Federal Liberal support continues to drop as left-of-centre voters search for alternatives: Angus Reid Institute  

THE ongoing fragmentation of Prime Minister Justin Trudeau’s 2015 progressive coalition is paying dividends for Canada’s other left-of-centre parties.

A new public opinion poll from the non-profit Angus Reid Institute finds that more than four-in-10 (44%) who voted for Trudeau’s party in 2015 now disapprove of the Prime Minister, and more than half (51%) now plan to vote for a party other than the Liberals – or are undecided.

While the Conservative Party of Canada (CPC) holds a sizeable lead among decided and leaning voters, it is the Green Party – fresh from a provincial-level breakthrough in Atlantic Canada – that is building up the greatest amount of proportional support.

Asked how they would vote in an election were held tomorrow, some 38 per cent of Canadians say they would cast ballots for the CPC, while 25 per cent would choose Trudeau’s Liberal Party. The New Democratic Party (NDP) is in third place with 18 per cent of decided and leaning voters backing it.

The Liberals have lost three more points in the last month, and the CPC and NDP sit largely unchanged. The Green Party, meantime, picks up three points among decided voters and now breaks into the double digits at 11 per cent. Fueling the Green surge – and bolstering the NDP outside of Quebec, where it is weakest – are disaffected former Liberal voters.

 

More Key Findings:

* Currently, one-in-three voters (35%) say that they are planning to vote for a party because they dislike another party even more and want to prevent that party from winning. This sentiment is equally high among Liberals (40%) and Conservatives (40%)

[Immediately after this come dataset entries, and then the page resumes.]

$ cat config.mk
export PLATFORM = sky130hd
export DESIGN_NAME = pipelined_cla_adder
export DESIGN_NICKNAME = d
export VERILOG_FILES = /design/src/rtl/pipelined_cla_adder.sv
export SDC_FILE = /design/constraint.sdc
export NUM_CORES = 1
export LEC_CHECK = 0
export ABC_AREA = 1
export CAP_MARGIN = 20
export CORE_MARGIN = 5
export CORE_UTILIZATION = 35
export CTS_CLUSTER_DIAMETER = 100
export DETAILED_ROUTE_END_ITERATION = 6
export PLACE_DENSITY = 0.65
export SLEW_MARGIN = 40
export SYNTH_ARGS = -nofsm -noshare
export SYNTH_HDL_FRONTEND = slang
export SYNTH_SLANG_ARGS = --single-unit
export TNS_END_PERCENT = 1
$ cat constraint.sdc
create_clock -name clk -period 2.65 [get_ports clk]
set_clock_uncertainty 0.15 [all_clocks]
set_input_delay 0.3975 -clock clk [delete_from_list [all_inputs] [get_ports clk]]
set_output_delay 0.3975 -clock clk [all_outputs]
set_load 0.01 [all_outputs]
$ cat src/rtl/pipelined_cla_adder.sv
// Pipelined carry-lookahead adder/subtractor: one 4-bit CLA group per stage, with a valid/ready handshake.
// Operand bits a stage has not yet consumed travel in shrinking skew registers; finished sum bits collect in growing ones.
module pipelined_cla_adder #(
  parameter int WIDTH = 16
) (
  input  logic             clk,
  input  logic             rst,
  input  logic             in_valid,
  output logic             in_ready,
  input  logic [WIDTH-1:0] a,
  input  logic [WIDTH-1:0] b,
  input  logic             cin,
  input  logic             sub,
  output logic             out_valid,
  input  logic             out_ready,
  output logic [WIDTH-1:0] sum,
  output logic             cout,
  output logic             ovf,
  output logic             busy
);
  localparam int NG = WIDTH / 4;

  if ((WIDTH % 4) != 0 || WIDTH < 4) begin : g_bad_width
    $error("pipelined_cla_adder: WIDTH must be a multiple of 4 and at least 4");
  end

  function automatic logic [4:0] cla4(input logic [3:0] x, input logic [3:0] y, input logic ci);
    logic [3:0] g;
    logic [3:0] p;
    logic [4:0] c;
    g = x & y;
    p = x ^ y;
    c[0] = ci;
    c[1] = g[0] | (p[0] & ci);
    c[2] = g[1] | (p[1] & g[0]) | (p[1] & p[0] & ci);
    c[3] = g[2] | (p[2] & g[1]) | (p[2] & p[1] & g[0]) | (p[2] & p[1] & p[0] & ci);
    c[4] = g[3] | (p[3] & g[2]) | (p[3] & p[2] & g[1]) | (p[3] & p[2] & p[1] & g[0])
         | (p[3] & p[2] & p[1] & p[0] & ci);
    return {c[4], p ^ c[3:0]};
  endfunction

  logic             advance;
  logic [NG-1:0]    vld;
  logic [WIDTH-1:0] b_eff;
  logic             c_first;

  assign advance  = !out_valid || out_ready;
  assign in_ready = advance && !rst;
  assign busy     = |vld;
  // Subtraction is A + ~B + 1, so cin is replaced by the forced 1.
  assign b_eff    = sub ? ~b : b;
  assign c_first  = sub ? 1'b1 : cin;

  for (genvar k = 0; k < NG; k++) begin : stg
    localparam int RW = WIDTH - 4 * (k + 1);
    localparam bit LAST = (k == NG - 1);

    logic [3:0]     x;
    logic [3:0]     y;
    logic           ci;
    logic           vld_in;
    logic [4:0]     r;
    logic [4*k+3:0] nxt_sum;
    logic           vld_p;
    logic           cry_p;
    logic [4*k+3:0] sum_p;

    if (k == 0) begin : src
      assign x       = a[3:0];
      assign y       = b_eff[3:0];
      assign ci      = c_first;
      assign vld_in  = in_valid;
      assign nxt_sum = r[3:0];
    end else begin : src
      assign x       = stg[k-1].rem.a_p[3:0];
      assign y       = stg[k-1].rem.b_p[3:0];
      assign ci      = stg[k-1].cry_p;
      assign vld_in  = stg[k-1].vld_p;
      assign nxt_sum = {r[3:0], stg[k-1].sum_p};
    end

    assign r      = cla4(x, y, ci);
    assign vld[k] = vld_p;

    // ---- stage k register boundary ----
    always_ff @(posedge clk) begin
      if (rst) vld_p <= 1'b0;
      else if (advance) vld_p <= vld_in;
    end

    always_ff @(posedge clk) begin
      if (LAST && rst) begin
        sum_p <= '0;
        cry_p <= 1'b0;
      end else if (advance) begin
        sum_p <= nxt_sum;
        cry_p <= r[4];
      end
    end

    if (!LAST) begin : rem
      logic [RW-1:0] a_p;
      logic [RW-1:0] b_p;
      logic [RW-1:0] nxt_a;
      logic [RW-1:0] nxt_b;
      if (k == 0) begin : up
        assign nxt_a = a[WIDTH-1:4];
        assign nxt_b = b_eff[WIDTH-1:4];
      end else begin : up
        assign nxt_a = stg[k-1].rem.a_p[RW+3:4];
        assign nxt_b = stg[k-1].rem.b_p[RW+3:4];
      end
      always_ff @(posedge clk) begin
        if (advance) begin
          a_p <= nxt_a;
          b_p <= nxt_b;
        end
      end
    end else begin : outp
      logic ovf_p;
      // The carry into the MSB is recovered from the MSB sum bit: c3 = s3 ^ x3 ^ y3.
      always_ff @(posedge clk) begin
        if (rst) ovf_p <= 1'b0;
        else if (advance) ovf_p <= r[4] ^ (x[3] ^ y[3] ^ r[3]);
      end
    end
  end

  assign out_valid = vld[NG-1];
  assign sum       = stg[NG-1].sum_p;
  assign cout      = stg[NG-1].cry_p;
  assign ovf       = stg[NG-1].outp.ovf_p;
endmodule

* Conservative Leader Andrew Scheer (40% approve, 46% disapprove), NDP Leader Jagmeet Singh (34% vs 45%) and Trudeau (28% vs 67%) all have negative net approval scores. Only Green Party leader Elizabeth May is approved of by more Canadians than disapprove of her (45% vs 34%)

* Once again, Canadians identify health care (24%) and the deficit (18%) as high priorities heading into the 2019 election, but environmental issues (27%) now top the list of priorities. Priorities vary significantly across generations and by party support.